* **TASK**: Write out only the lines running from the one that contains "export SYNTH_HDL_FRONTEND = slang" to the end of the material, both ends included.

-=-=-=-=-

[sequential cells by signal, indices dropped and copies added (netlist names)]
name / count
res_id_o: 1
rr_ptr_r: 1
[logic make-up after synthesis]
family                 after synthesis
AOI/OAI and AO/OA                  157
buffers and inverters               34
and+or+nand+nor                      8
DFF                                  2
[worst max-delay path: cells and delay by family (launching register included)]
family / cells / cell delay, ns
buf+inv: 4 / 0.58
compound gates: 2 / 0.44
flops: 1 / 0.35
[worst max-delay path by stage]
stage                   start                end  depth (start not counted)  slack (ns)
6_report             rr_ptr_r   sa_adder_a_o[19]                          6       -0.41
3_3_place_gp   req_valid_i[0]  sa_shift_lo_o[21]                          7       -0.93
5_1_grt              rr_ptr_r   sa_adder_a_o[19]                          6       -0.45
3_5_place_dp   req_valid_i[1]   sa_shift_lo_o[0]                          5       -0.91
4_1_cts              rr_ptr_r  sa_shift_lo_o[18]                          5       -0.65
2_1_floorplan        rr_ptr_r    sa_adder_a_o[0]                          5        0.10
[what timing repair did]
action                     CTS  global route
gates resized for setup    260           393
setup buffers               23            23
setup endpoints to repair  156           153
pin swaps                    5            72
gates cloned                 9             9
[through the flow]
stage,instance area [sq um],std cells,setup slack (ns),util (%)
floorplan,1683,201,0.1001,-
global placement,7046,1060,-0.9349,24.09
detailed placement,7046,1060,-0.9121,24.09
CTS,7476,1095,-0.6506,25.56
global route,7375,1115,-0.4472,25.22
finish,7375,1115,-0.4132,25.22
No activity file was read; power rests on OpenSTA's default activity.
**src/rtl/bcd_seg_display.sv**
```systemverilog
// Sequential binary-to-BCD converter (double-dabble, one bit per clock) driving
// active-low 7-segment digits with leading-zero blanking, overflow dashes and flash.
module bcd_seg_display #(
    parameter int IN_W      = 8,
    parameter int DIGITS    = 3,
    parameter int BLANK_LZ  = 1,
    parameter int FLASH_DIV = 4
) (
    input  logic                clk,
    input  logic                rst,
    input  logic [IN_W-1:0]     value,
    input  logic                load,
    input  logic                flash_en,
    output logic                busy,
    output logic                done,
    output logic [4*DIGITS-1:0] bcd,
    output logic [7*DIGITS-1:0] seg,
    output logic                overflow
);

    localparam int WORK_W = 4 * (DIGITS + 1);
    localparam int CNT_W  = $clog2(IN_W + 1);

    localparam logic [1:0] S_IDLE = 2'd0;
    localparam logic [1:0] S_CONV = 2'd1;
    localparam logic [1:0] S_DONE = 2'd2;

    localparam logic [6:0] SEG_ZERO  = 7'b1000000;
    localparam logic [6:0] SEG_BLANK = 7'b1111111;
    localparam logic [6:0] SEG_DASH  = 7'b0111111;

    function automatic logic [6:0] seg_of(input logic [3:0] d);
        case (d)
            4'd0:    seg_of = 7'b1000000;
            4'd1:    seg_of = 7'b1111001;
            4'd2:    seg_of = 7'b0100100;
            4'd3:    seg_of = 7'b0110000;
            4'd4:    seg_of = 7'b0011001;
            4'd5:    seg_of = 7'b0010010;
            4'd6:    seg_of = 7'b0000010;
            4'd7:    seg_of = 7'b1111000;
            4'd8:    seg_of = 7'b0000000;
            4'd9:    seg_of = 7'b0011000;
            default: seg_of = SEG_BLANK;
        endcase
    endfunction

    function automatic logic [7*DIGITS-1:0] reset_seg();
        logic [7*DIGITS-1:0] r;
        r = '0;
        for (int i = 0; i < DIGITS; i++)
            r[7*i +: 7] = (i == 0 || BLANK_LZ == 0) ? SEG_ZERO : SEG_BLANK;
        return r;
    endfunction

    localparam logic [7*DIGITS-1:0] SEG_RESET = reset_seg();

    logic [1:0]          state;
    logic [IN_W-1:0]     shift_reg;
    logic [WORK_W-1:0]   work;
    logic [WORK_W-1:0]   work_adj;
    logic [CNT_W-1:0]    bit_cnt;
    logic                lost_msb;
    logic [FLASH_DIV:0]  flash_cnt;
    logic [7*DIGITS-1:0] seg_reg;
    logic [7*DIGITS-1:0] seg_next;
    logic                ovf_next;
    logic                upper_zero;

    // NOTE: every always_comb output gets a default first, so no path can leave it
    // unassigned and infer a latch.
    always_comb begin
        work_adj = work;
        for (int i = 0; i < DIGITS + 1; i++)
            if (work[4*i +: 4] >= 4'd5)
                work_adj[4*i +: 4] = work[4*i +: 4] + 4'd3;
    end

    // A 1 shifted out of the spare top digit means the value exceeded even DIGITS+1 digits.
    assign ovf_next = lost_msb || (work[WORK_W-1 -: 4] != 4'd0);

    always_comb begin
        seg_next   = '0;
        upper_zero = 1'b1;
        for (int i = DIGITS - 1; i >= 0; i--) begin
            upper_zero = upper_zero && (work[4*i +: 4] == 4'd0);
            if (ovf_next)
                seg_next[7*i +: 7] = SEG_DASH;
            else if (BLANK_LZ != 0 && i > 0 && upper_zero)
                seg_next[7*i +: 7] = SEG_BLANK;
            else
                seg_next[7*i +: 7] = seg_of(work[4*i +: 4]);
        end
    end

    // NOTE: sequential state uses non-blocking assignments so every register
    // samples pre-edge values regardless of statement order.
    always_ff @(posedge clk) begin
        if (rst) begin
            state     <= S_IDLE;
            shift_reg <= '0;
            work      <= '0;
            bit_cnt   <= '0;
            lost_msb  <= 1'b0;
            done      <= 1'b0;
            bcd       <= '0;
            overflow  <= 1'b0;
            seg_reg   <= SEG_RESET;
            flash_cnt <= '0;
        end else begin
            flash_cnt <= flash_cnt + 1'b1;
            done      <= 1'b0;
            case (state)
                S_IDLE: begin
                    if (load) begin
                        shift_reg <= value;
                        work      <= '0;
                        bit_cnt   <= CNT_W'(IN_W);
                        lost_msb  <= 1'b0;
                        state     <= S_CONV;
                    end
                end
                S_CONV: begin
                    work      <= {work_adj[WORK_W-2:0], shift_reg[IN_W-1]};
                    shift_reg <= shift_reg << 1;
                    lost_msb  <= lost_msb | work_adj[WORK_W-1];
                    bit_cnt   <= bit_cnt - CNT_W'(1);
                    if (bit_cnt == CNT_W'(1))
                        state <= S_DONE;
                end
                S_DONE: begin
                    bcd      <= work[4*DIGITS-1:0];
                    overflow <= ovf_next;
                    seg_reg  <= seg_next;
                    done     <= 1'b1;
                    state    <= S_IDLE;
                end
                default: state <= S_IDLE;
            endcase
        end
    end

    assign busy = (state == S_CONV);
    assign seg  = (flash_en && flash_cnt[FLASH_DIV]) ? '1 : seg_reg;

endmodule

```
[src/rtl/sub_serial.sv]
// Bit-serial LSB-first subtractor: q = a - b - bin, one bit per clock through one full-subtractor cell.
// Optional status flags (zero/negative/signed overflow) are built only when SUB_SERIAL_FLAGS_EN is defined.
module sub_serial #(
  parameter int WIDTH = 15
) (
  input  logic             clk,
  input  logic             rst_n,
  input  logic             start,
  input  logic [WIDTH-1:0] a,
  input  logic [WIDTH-1:0] b,
  input  logic             bin,
  output logic             busy,
  output logic             done,
  output logic [WIDTH-1:0] q,
  output logic             bout,
  output logic             zf,
  output logic             nf,
  output logic             vf
);

  localparam int CW = (WIDTH > 2) ? $clog2(WIDTH) : 1;

  localparam logic [1:0] S_IDLE = 2'd0;
  localparam logic [1:0] S_RUN  = 2'd1;
  localparam logic [1:0] S_DONE = 2'd2;

  logic [1:0]       state_q, state_d;
  logic [WIDTH-1:0] sa_q, sa_d;
  logic [WIDTH-1:0] sb_q, sb_d;
  logic [WIDTH-1:0] work_q, work_d;
  logic [WIDTH-1:0] q_q, q_d;
  logic [CW-1:0]    cnt_q, cnt_d;
  logic             br_q, br_d;
  logic             bout_q, bout_d;

  logic             accept;
  logic             last_bit;
  logic             diff_bit;
  logic             br_nxt;
  logic [WIDTH-1:0] work_nxt;

  // Single full-subtractor cell operating on the current LSBs.
  always_comb begin
    diff_bit = sa_q[0] ^ sb_q[0] ^ br_q;
    br_nxt   = (~sa_q[0] & sb_q[0]) | (~(sa_q[0] ^ sb_q[0]) & br_q);
    work_nxt = {diff_bit, work_q[WIDTH-1:1]};
    last_bit = (cnt_q == CW'(WIDTH - 1));
    accept   = start && (state_q != S_RUN);
  end

`ifdef SUB_SERIAL_FLAGS_EN
  logic a_sign_q, a_sign_d;
  logic b_sign_q, b_sign_d;
  logic zf_q, zf_d;
  logic nf_q, nf_d;
  logic vf_q, vf_d;
`endif

  always_comb begin
    state_d = state_q;
    sa_d    = sa_q;
    sb_d    = sb_q;
    work_d  = work_q;
    q_d     = q_q;
    cnt_d   = cnt_q;
    br_d    = br_q;
    bout_d  = bout_q;
`ifdef SUB_SERIAL_FLAGS_EN
    a_sign_d = a_sign_q;
    b_sign_d = b_sign_q;
    zf_d     = zf_q;
    nf_d     = nf_q;
    vf_d     = vf_q;
`endif

    if (accept) begin
      // Accept from IDLE or straight out of DONE for back-to-back operation.
      state_d = S_RUN;
      sa_d    = a;
      sb_d    = b;
      br_d    = bin;
      cnt_d   = '0;
      work_d  = '0;
`ifdef SUB_SERIAL_FLAGS_EN
      a_sign_d = a[WIDTH-1];
      b_sign_d = b[WIDTH-1];
`endif
    end else if (state_q == S_RUN) begin
      sa_d   = sa_q >> 1;
      sb_d   = sb_q >> 1;
      br_d   = br_nxt;
      work_d = work_nxt;
      cnt_d  = cnt_q + CW'(1);
      if (last_bit) begin
        state_d = S_DONE;
        q_d     = work_nxt;
        bout_d  = br_nxt;
`ifdef SUB_SERIAL_FLAGS_EN
        zf_d = (work_nxt == '0);
        nf_d = work_nxt[WIDTH-1];
        vf_d = (a_sign_q ^ b_sign_q) & (a_sign_q ^ work_nxt[WIDTH-1]);
`endif
      end
    end else begin
      state_d = S_IDLE;
    end
  end

  always_ff @(posedge clk or negedge rst_n) begin
    if (!rst_n) begin
      state_q <= S_IDLE;
      sa_q    <= '0;
      sb_q    <= '0;
      work_q  <= '0;
      q_q     <= '0;
      cnt_q   <= '0;
      br_q    <= 1'b0;
      bout_q  <= 1'b0;
    end else begin
      state_q <= state_d;
      sa_q    <= sa_d;
      sb_q    <= sb_d;
      work_q  <= work_d;
      q_q     <= q_d;
      cnt_q   <= cnt_d;
      br_q    <= br_d;
      bout_q  <= bout_d;
    end
  end

`ifdef SUB_SERIAL_FLAGS_EN
  always_ff @(posedge clk or negedge rst_n) begin
    if (!rst_n) begin
      a_sign_q <= 1'b0;
      b_sign_q <= 1'b0;
      zf_q     <= 1'b0;
      nf_q     <= 1'b0;
      vf_q     <= 1'b0;
    end else begin
      a_sign_q <= a_sign_d;
      b_sign_q <= b_sign_d;
      zf_q     <= zf_d;
      nf_q     <= nf_d;
      vf_q     <= vf_d;
    end
  end

  assign zf = zf_q;
  assign nf = nf_q;
  assign vf = vf_q;
`else
  assign zf = 1'b0;
  assign nf = 1'b0;
  assign vf = 1'b0;
`endif

  assign busy = (state_q == S_RUN);
  assign done = (state_q == S_DONE);
  assign q    = q_q;
  assign bout = bout_q;

endmodule
--- src/rtl/sync_fifo_if.sv ---
// rtl/sync_fifo_if.sv - sync_fifo producer/consumer bundle; SYNC_FIFO_ERR_EN adds error signals
interface sync_fifo_if #(
    parameter int DSIZE = 8,
    parameter int ASIZE = 4
);
    logic             flush;
    logic             winc;
    logic [DSIZE-1:0] wdata;
    logic             wfull;
    logic             awfull;
    logic             rinc;
    logic [DSIZE-1:0] rdata;
    logic             rempty;
    logic             arempty;
    logic [ASIZE:0]   level;
`ifdef SYNC_FIFO_ERR_EN
    logic             err_clr;
    logic             overflow;
    logic             underflow;
`endif

    modport master (
`ifdef SYNC_FIFO_ERR_EN
        output err_clr,
        input  overflow, underflow,
`endif
        output flush, winc, wdata, rinc,
        input  wfull, awfull, rdata, rempty, arempty, level
    );

    modport slave (
`ifdef SYNC_FIFO_ERR_EN
        input  err_clr,
        output overflow, underflow,
`endif
        input  flush, winc, wdata, rinc,
        output wfull, awfull, rdata, rempty, arempty, level
    );

endinterface

--- src/rtl/sync_fifo_ram.sv ---
// rtl/sync_fifo_ram.sv - simple dual-port storage with fall-through or registered read
module sync_fifo_ram
    import sync_fifo_pkg::*;
#(
    parameter int    DSIZE       = 8,
    parameter int    ASIZE       = 4,
    parameter string FALLTHROUGH = FT_TRUE
) (
    input  logic             clk,
    input  logic             rst_n,
    input  logic             we,
    input  logic [ASIZE-1:0] waddr,
    input  logic [DSIZE-1:0] wdata,
    input  logic             re,
    input  logic [ASIZE-1:0] raddr,
    output logic [DSIZE-1:0] rdata
);

    localparam int DEPTH   = calc_depth(ASIZE);
    localparam bit FT_MODE = (FALLTHROUGH == FT_TRUE);

    logic [DSIZE-1:0] mem [DEPTH];

    // Contents are deliberately left unreset so the array maps onto plain RAM.
    always_ff @(posedge clk) begin
        if (we) begin
            mem[waddr] <= wdata;
        end
    end

    generate
        if (FT_MODE) begin : g_fallthrough
            logic unused_rd;
            assign rdata     = mem[raddr];
            assign unused_rd = &{1'b0, re, rst_n};
        end else begin : g_registered
            always_ff @(posedge clk or negedge rst_n) begin
                if (!rst_n) begin
                    rdata <= '0;
                end else if (re) begin
                    rdata <= mem[raddr];
                end
            end
        end
    endgenerate

endmodule

--- src/rtl/sync_fifo.sv ---
// rtl/sync_fifo.sv - single-clock FIFO with level, flush and threshold flags; SYNC_FIFO_ERR_EN adds sticky error flags
module sync_fifo
    import sync_fifo_pkg::*;
#(
    parameter int    DSIZE       = 8,
    parameter int    ASIZE       = 4,
    parameter int    AWFULLSIZE  = 1,
    parameter int    AREMPTYSIZE = 1,
    parameter string FALLTHROUGH = FT_TRUE
) (
    input  logic     clk,
    input  logic     rst_n,
    sync_fifo_if.slave bus
);

    localparam int DEPTH    = calc_depth(ASIZE);
    localparam bit FT_VALID = (FALLTHROUGH == FT_TRUE) || (FALLTHROUGH == FT_FALSE);

    localparam logic [ASIZE:0] LVL_FULL = (ASIZE+1)'(DEPTH);
    localparam logic [ASIZE:0] LVL_AF   = (ASIZE+1)'(DEPTH - AWFULLSIZE);
    localparam logic [ASIZE:0] LVL_AE   = (ASIZE+1)'(AREMPTYSIZE);

    generate
        if (!params_ok(DSIZE, ASIZE, AWFULLSIZE, AREMPTYSIZE, FT_VALID)) begin : g_param_err
            $error("sync_fifo: illegal parameter combination");
        end
    endgenerate

    logic [ASIZE:0] wptr;
    logic [ASIZE:0] rptr;
    logic [ASIZE:0] level;
    logic           wfull_w;
    logic           rempty_w;
    logic           wr_ok;
    logic           rd_ok;

    // Flags come from the level register only, so winc/rinc never reach them combinationally.
    assign wfull_w  = (level == LVL_FULL);
    assign rempty_w = (level == '0);

    assign bus.wfull   = wfull_w;
    assign bus.rempty  = rempty_w;
    assign bus.awfull  = (level >= LVL_AF);
    assign bus.arempty = (level <= LVL_AE);
    assign bus.level   = level;

    assign wr_ok = bus.winc & ~wfull_w  & ~bus.flush;
    assign rd_ok = bus.rinc & ~rempty_w & ~bus.flush;

    always_ff @(posedge clk or negedge rst_n) begin
        if (!rst_n) begin
            wptr  <= '0;
            rptr  <= '0;
            level <= '0;
        end else if (bus.flush) begin
            wptr  <= '0;
            rptr  <= '0;
            level <= '0;
        end else begin
            if (wr_ok) begin
                wptr <= wptr + 1'b1;
            end
            if (rd_ok) begin
                rptr <= rptr + 1'b1;
            end
            if (wr_ok && !rd_ok) begin
                level <= level + 1'b1;
            end else if (rd_ok && !wr_ok) begin
                level <= level - 1'b1;
            end
        end
    end

    sync_fifo_ram #(
        .DSIZE       (DSIZE),
        .ASIZE       (ASIZE),
        .FALLTHROUGH (FALLTHROUGH)
    ) u_ram (
        .clk   (clk),
        .rst_n (rst_n),
        .we    (wr_ok),
        .waddr (wptr[ASIZE-1:0]),
        .wdata (bus.wdata),
        .re    (rd_ok),
        .raddr (rptr[ASIZE-1:0]),
        .rdata (bus.rdata)
    );

`ifdef SYNC_FIFO_ERR_EN
    logic overflow_q;
    logic underflow_q;

    // A new error event in the same cycle as err_clr keeps the flag set; flush leaves them alone.
    always_ff @(posedge clk or negedge rst_n) begin
        if (!rst_n) begin
            overflow_q  <= 1'b0;
            underflow_q <= 1'b0;
        end else begin
            if (bus.winc && wfull_w) begin
                overflow_q <= 1'b1;
            end else if (bus.err_clr) begin
                overflow_q <= 1'b0;
            end
            if (bus.rinc && rempty_w) begin
                underflow_q <= 1'b1;
            end else if (bus.err_clr) begin
                underflow_q <= 1'b0;
            end
        end
    end

    assign bus.overflow  = overflow_q;
    assign bus.underflow = underflow_q;
`endif

endmodule
--- config.mk ---
export PLATFORM = sky130hd
export DESIGN_NAME = interrupt_sequencer
export DESIGN_NICKNAME = d
export VERILOG_FILES = /design/src/rtl/interrupt_sequencer.sv
export SDC_FILE = /design/constraint.sdc
export NUM_CORES = 1
export LEC_CHECK = 0
export ABC_CLOCK_PERIOD_IN_PS = 1500
export CELL_PAD_IN_SITES_DETAIL_PLACEMENT = 0
export CELL_PAD_IN_SITES_GLOBAL_PLACEMENT = 1
export CORE_MARGIN = 2
export CORE_UTILIZATION = 25
export DETAILED_ROUTE_END_ITERATION = 7
export PLACE_DENSITY_LB_ADDON = 0.1
export SLEW_MARGIN = 20
export SYNTH_ARGS = -nofsm -noshare
export SYNTH_HDL_FRONTEND = slang
export SYNTH_SLANG_ARGS = --single-unit
--- constraint.sdc ---
create_clock -name Clock -period 1.5 [get_ports Clock]
set_input_delay 0.225 -clock Clock [delete_from_list [all_inputs] [get_ports Clock]]
set_output_delay 0.225 -clock Clock [all_outputs]
set_load 0.01 [all_outputs]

-=-=-=-=-

* **ANSWER SPACE**:
export SYNTH_HDL_FRONTEND = slang
export SYNTH_SLANG_ARGS = --single-unit
--- constraint.sdc ---
create_clock -name Clock -period 1.5 [get_ports Clock]
set_input_delay 0.225 -clock Clock [delete_from_list [all_inputs] [get_ports Clock]]
set_output_delay 0.225 -clock Clock [all_outputs]
set_load 0.01 [all_outputs]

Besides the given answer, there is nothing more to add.